Fig. 1b - FPKM scatterplots

Female samples.

Filtering strategy:

Fig. 1c - PCA

All samples, same filtering strategy.

Fig. 1d - Venn diagram

Filtered transcripts expressed in LPS-treated female mice compared to saline, additionally filtered to show genes with log2(fold change) >= 1 & adjusted p value < 0.05.

Fig. 1e - lineplots

Log2(fold change) of selected genes.

top.genes.list <- list(
  "3h" = c("Csf3", "Serpina3g", "Oasl1", "Gvin1", "Il6", "Socs3", "Gpr84"),
  "24h" = c("Timp1", "C3", "Lrg1", "C1ra", "Serping1", "Serpina3m", "Fbln5"),
  "72h" = c("Cybb", "Cxcl13", "Ifi207", "Rac2", "Cd55"),
  "All" = c("Cp", "H2-D1", "Gfap", "Trim30a", "Zbp1", "H2-Q6", "Gbp6")
)

top.genes.lfc <- list()
for (timepoint in names(top.genes.list)) {
  gene.set <- top.genes.list[[timepoint]]
  
  top.genes.3h <- DESeq.result.list[["3h"]][gene.set,]
  top.genes.24h <- DESeq.result.list[["24h"]][gene.set,]
  top.genes.72h <- DESeq.result.list[["72h"]][gene.set,]
  
  rownames(top.genes.3h) <- gene.set
  rownames(top.genes.24h) <- gene.set
  rownames(top.genes.72h) <- gene.set
  
  top.genes.lfc[[timepoint]] <- rbind(
    rownames_to_column(top.genes.3h, "genename") %>% 
      mutate(timepoint = "Saline", log2FoldChange = 0),
    rownames_to_column(top.genes.3h, "genename") %>% mutate(timepoint = "3h"),
    rownames_to_column(top.genes.24h, "genename") %>% mutate(timepoint = "24h"),
    rownames_to_column(top.genes.72h, "genename") %>% mutate(timepoint = "72h")
  ) %>%
    select(genename, log2FoldChange, timepoint) %>%
    mutate(log2FoldChange = replace_na(log2FoldChange, 0))
}

plot.list <- list()
for(plot_name in names(top.genes.lfc)){
  plot.list[[plot_name]] <- ggline(top.genes.lfc[[plot_name]],
       x = "timepoint",
       y = "log2FoldChange",
       color = "genename", point.size  = 1) +
  theme(legend.position = "right") +
  labs(y = "log2 fold (compared to saline)", x = NULL, color = NULL)
}
ggarrange(plotlist = plot.list, labels = names(plot.list), label.x = 0.11)

Fig. 1f - Heatmap

Filtered transcripts expressed in LPS-treated female mice compared to saline, additionally filtered to show genes with log2(fold change) >= 2 & adjusted p value < 0.05.

# HT matrix
zscore<- function(x){
    z<- (x - mean(x)) / sd(x)
    return(z)
}
fpkm.mat.z <- zscore(fpkm.mat.list[["All+male"]])

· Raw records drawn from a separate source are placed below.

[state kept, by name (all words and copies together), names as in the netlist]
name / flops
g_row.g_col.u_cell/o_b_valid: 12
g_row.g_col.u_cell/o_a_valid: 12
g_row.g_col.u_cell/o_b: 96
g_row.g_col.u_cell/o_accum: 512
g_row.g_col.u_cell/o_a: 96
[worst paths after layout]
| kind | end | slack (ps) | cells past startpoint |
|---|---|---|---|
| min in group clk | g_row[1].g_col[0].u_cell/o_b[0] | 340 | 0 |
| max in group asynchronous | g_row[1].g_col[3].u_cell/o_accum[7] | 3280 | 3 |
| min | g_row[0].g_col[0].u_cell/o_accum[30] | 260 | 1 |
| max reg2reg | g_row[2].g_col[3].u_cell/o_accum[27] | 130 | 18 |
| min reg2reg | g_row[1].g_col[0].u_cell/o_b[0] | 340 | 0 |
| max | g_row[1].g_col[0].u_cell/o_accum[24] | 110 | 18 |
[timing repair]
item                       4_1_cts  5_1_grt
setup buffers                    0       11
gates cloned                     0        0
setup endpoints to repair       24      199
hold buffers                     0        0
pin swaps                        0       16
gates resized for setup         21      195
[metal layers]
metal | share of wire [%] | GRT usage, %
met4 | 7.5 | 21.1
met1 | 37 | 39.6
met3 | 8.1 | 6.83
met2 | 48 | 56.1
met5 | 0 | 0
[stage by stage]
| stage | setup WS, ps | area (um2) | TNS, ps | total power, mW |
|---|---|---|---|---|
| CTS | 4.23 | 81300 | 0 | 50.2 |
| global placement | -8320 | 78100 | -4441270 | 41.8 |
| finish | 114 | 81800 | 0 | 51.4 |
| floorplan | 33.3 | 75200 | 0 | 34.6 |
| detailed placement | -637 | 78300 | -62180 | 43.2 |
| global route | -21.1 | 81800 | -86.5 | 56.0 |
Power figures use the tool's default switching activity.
--- src/flat_wrapper.sv ---
// flat-port wrapper written by rule: the top's interface ports become plain ports
module sram_bank_flat 
#(
    parameter type payload_t = logic
)
  (clk, rst_n, port_en, port_we, port_addr, port_wdata, port_rdata);
  sram_port_if #(.payload_t(payload_t)) port_i ();
  input  logic clk;
  input  logic rst_n;
  input wire logic [$bits(port_i.en)-1:0] port_en;
  input wire logic [$bits(port_i.we)-1:0] port_we;
  input wire logic [$bits(port_i.addr)-1:0] port_addr;
  input wire logic [$bits(port_i.wdata)-1:0] port_wdata;
  output wire logic [$bits(port_i.rdata)-1:0] port_rdata;
  assign port_i.en = port_en;
  assign port_i.we = port_we;
  assign port_i.addr = port_addr;
  assign port_i.wdata = port_wdata;
  assign port_rdata = port_i.rdata;
  sram_bank #(.payload_t(payload_t)) u_core (.clk(clk), .rst_n(rst_n), .port(port_i));
endmodule
--- config.mk ---
export PLATFORM = sky130hd
export DESIGN_NAME = sram_bank_flat
export DESIGN_NICKNAME = d
export VERILOG_FILES = /design/src/common/sa_pkg.sv /design/src/common/sram_port_if.sv /design/src/hdl/sram_bank.sv /design/src/flat_wrapper.sv
export VERILOG_INCLUDE_DIRS = /design/src /design/src/common
export SDC_FILE = /design/constraint.sdc
export NUM_CORES = 1
export LEC_CHECK = 0
export ABC_AREA = 1
export BUFFER_PORTS_ARGS = -buffer_cell sky130_fd_sc_hd__buf_2
export CAP_MARGIN = 25
export CORE_UTILIZATION = 58
export DETAILED_ROUTE_END_ITERATION = 10
export GPL_ROUTABILITY_DRIVEN = 0
export PLACE_DENSITY = 0.85
export SLEW_MARGIN = 20
export SYNTH_ARGS = -nofsm -noshare
export SYNTH_HDL_FRONTEND = slang
export SYNTH_SLANG_ARGS = --single-unit
--- constraint.sdc ---
create_clock -name clk -period 2 [get_ports clk]
set_input_delay 0.4 -clock clk [delete_from_list [all_inputs] [get_ports clk]]
set_output_delay 0.4 -clock clk [all_outputs]
set_load 0.01 [all_outputs]
### src/common/sa_config.svh
`ifndef SA_CONFIG_SVH
`define SA_CONFIG_SVH

// ------------------------------------------------------------
// array geometry
// ------------------------------------------------------------
`define SA_NUM_ROW      4       // grid rows, one left bank each
`define SA_NUM_COL      4       // grid columns, one top and one result bank each

// ------------------------------------------------------------
// datapath widths
// ------------------------------------------------------------
`define SA_DATA_WIDTH   8       // operand word
`define SA_ACCU_WIDTH   32      // accumulator, wraps on overflow
`define SA_ADDR_WIDTH   4       // bank address

// words per bank
`define SA_BANK_DEPTH   (1 << `SA_ADDR_WIDTH)

`endif

### src/common/sa_pkg.sv
`include "sa_config.svh"

package sa_pkg;

    // ------------------------------------------------------------
    // datapath types
    // ------------------------------------------------------------
    typedef logic [`SA_DATA_WIDTH-1:0] operand_t;   // unsigned operand
    typedef logic [`SA_ACCU_WIDTH-1:0] accum_t;     // unsigned, modulo 2^32
    typedef logic [`SA_ADDR_WIDTH-1:0] addr_t;      // word address in any bank

    // ------------------------------------------------------------
    // host command
    // ------------------------------------------------------------
    // compute streams the start..end range of both operand groups
    // through the grid and adds onto whatever the cells already hold;
    // flush moves the accumulators into the result banks and clears
    // the grid, one row per cycle
    typedef enum logic [0:0]
    {
        SA_CMD_COMPUTE = 1'b0,  // multiply-accumulate pass
        SA_CMD_FLUSH   = 1'b1   // drain results
    } sa_cmd_e;

endpackage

significant.genes <- DESeq.result.list[["All+male"]] %>% 
  filter(log2FoldChange >= 2 & padj < 0.05) %>% 
  arrange(padj) %>% 
  rownames()
fpkm.mat.sig.z <- fpkm.mat.z[significant.genes, rownames(colData)]

# HT annotation
## Samples
sample.names <- colData[colnames(fpkm.mat.sig.z),] %>%
  mutate(
    sample_names = paste(condition4_treatment, condition3_sex, condition5_time, sep = "_"),
    sample_names = factor(sample_names, levels = unique(sample_names))
  ) %>%
  pull(sample_names) %>%
  str_replace_all(., "_", " ") %>%
  str_replace(., "\\s(\\d+h)", " (\\1)")
sample.colors <- unique(sample.names) %>% length() %>%
  RColorBrewer::brewer.pal(., "Set2")
names(sample.colors) <- unique(sample.names)

## Treatment
treatment.names <-
  colData[colnames(fpkm.mat.sig.z),]$condition4_treatment
treatment.colors <- c("gray20", "gray70")
names(treatment.colors) <- unique(treatment.names)

treatment.groups <- word(colnames(fpkm.mat.sig.z), 2, sep = "_")
treatment.groups <- str_replace(treatment.groups, "Saline", "gray20")
treatment.groups <- str_replace(treatment.groups, "LPS", "gray70")
names(treatment.groups) <- word(colnames(fpkm.mat.sig.z), 2, sep = "_")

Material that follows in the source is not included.